> **Task statement**: The answer should be the lines from the one with "localparam logic [7:0] ADDR_EPC" through the final line of the entries, restated word for word.

> **Supplied data**:

package coprocessor_params;

  // Register numbers and the select value used by every implemented register.
  localparam logic [4:0] CP0_REG_BADVADDR = 5'd8;
  localparam logic [4:0] CP0_REG_COUNT    = 5'd9;
  localparam logic [4:0] CP0_REG_COMPARE  = 5'd11;
  localparam logic [4:0] CP0_REG_STATUS   = 5'd12;
  localparam logic [4:0] CP0_REG_CAUSE    = 5'd13;
  localparam logic [4:0] CP0_REG_EPC      = 5'd14;
  localparam logic [2:0] CP0_SEL_0        = 3'd0;

  // Packs a (reg,sel) pair into one decode key.
  function automatic logic [7:0] cp0_addr(input logic [4:0] r, input logic [2:0] s);
    return {r, s};
  endfunction

  localparam logic [7:0] ADDR_BADVADDR = {CP0_REG_BADVADDR, CP0_SEL_0};
  localparam logic [7:0] ADDR_COUNT    = {CP0_REG_COUNT,    CP0_SEL_0};
  localparam logic [7:0] ADDR_COMPARE  = {CP0_REG_COMPARE,  CP0_SEL_0};
  localparam logic [7:0] ADDR_STATUS   = {CP0_REG_STATUS,   CP0_SEL_0};
  localparam logic [7:0] ADDR_CAUSE    = {CP0_REG_CAUSE,    CP0_SEL_0};
  localparam logic [7:0] ADDR_EPC      = {CP0_REG_EPC,      CP0_SEL_0};

  // Status fields.
  localparam int STATUS_IE_BIT  = 0;
  localparam int STATUS_EXL_BIT = 1;
  localparam int STATUS_IM_LSB  = 8;
  localparam int STATUS_BEV_BIT = 22;

  // Cause fields.
  localparam int CAUSE_EXC_LSB = 2;
  localparam int CAUSE_IP_LSB  = 8;
  localparam int CAUSE_TI_BIT  = 30;
  localparam int CAUSE_BD_BIT  = 31;

  // Exception codes.
  localparam logic [4:0] EXC_INT  = 5'h00;
  localparam logic [4:0] EXC_ADEL = 5'h04;
  localparam logic [4:0] EXC_ADES = 5'h05;
  localparam logic [4:0] EXC_SYS  = 5'h08;
  localparam logic [4:0] EXC_BP   = 5'h09;
  localparam logic [4:0] EXC_RI   = 5'h0A;
  localparam logic [4:0] EXC_OV   = 5'h0C;

endpackage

> **Written solution**:
  localparam logic [7:0] ADDR_EPC      = {CP0_REG_EPC,      CP0_SEL_0};

  // Status fields.
  localparam int STATUS_IE_BIT  = 0;
  localparam int STATUS_EXL_BIT = 1;
  localparam int STATUS_IM_LSB  = 8;
  localparam int STATUS_BEV_BIT = 22;

  // Cause fields.
  localparam int CAUSE_EXC_LSB = 2;
  localparam int CAUSE_IP_LSB  = 8;
  localparam int CAUSE_TI_BIT  = 30;
  localparam int CAUSE_BD_BIT  = 31;

  // Exception codes.
  localparam logic [4:0] EXC_INT  = 5'h00;
  localparam logic [4:0] EXC_ADEL = 5'h04;
  localparam logic [4:0] EXC_ADES = 5'h05;
  localparam logic [4:0] EXC_SYS  = 5'h08;
  localparam logic [4:0] EXC_BP   = 5'h09;
  localparam logic [4:0] EXC_RI   = 5'h0A;
  localparam logic [4:0] EXC_OV   = 5'h0C;

endpackage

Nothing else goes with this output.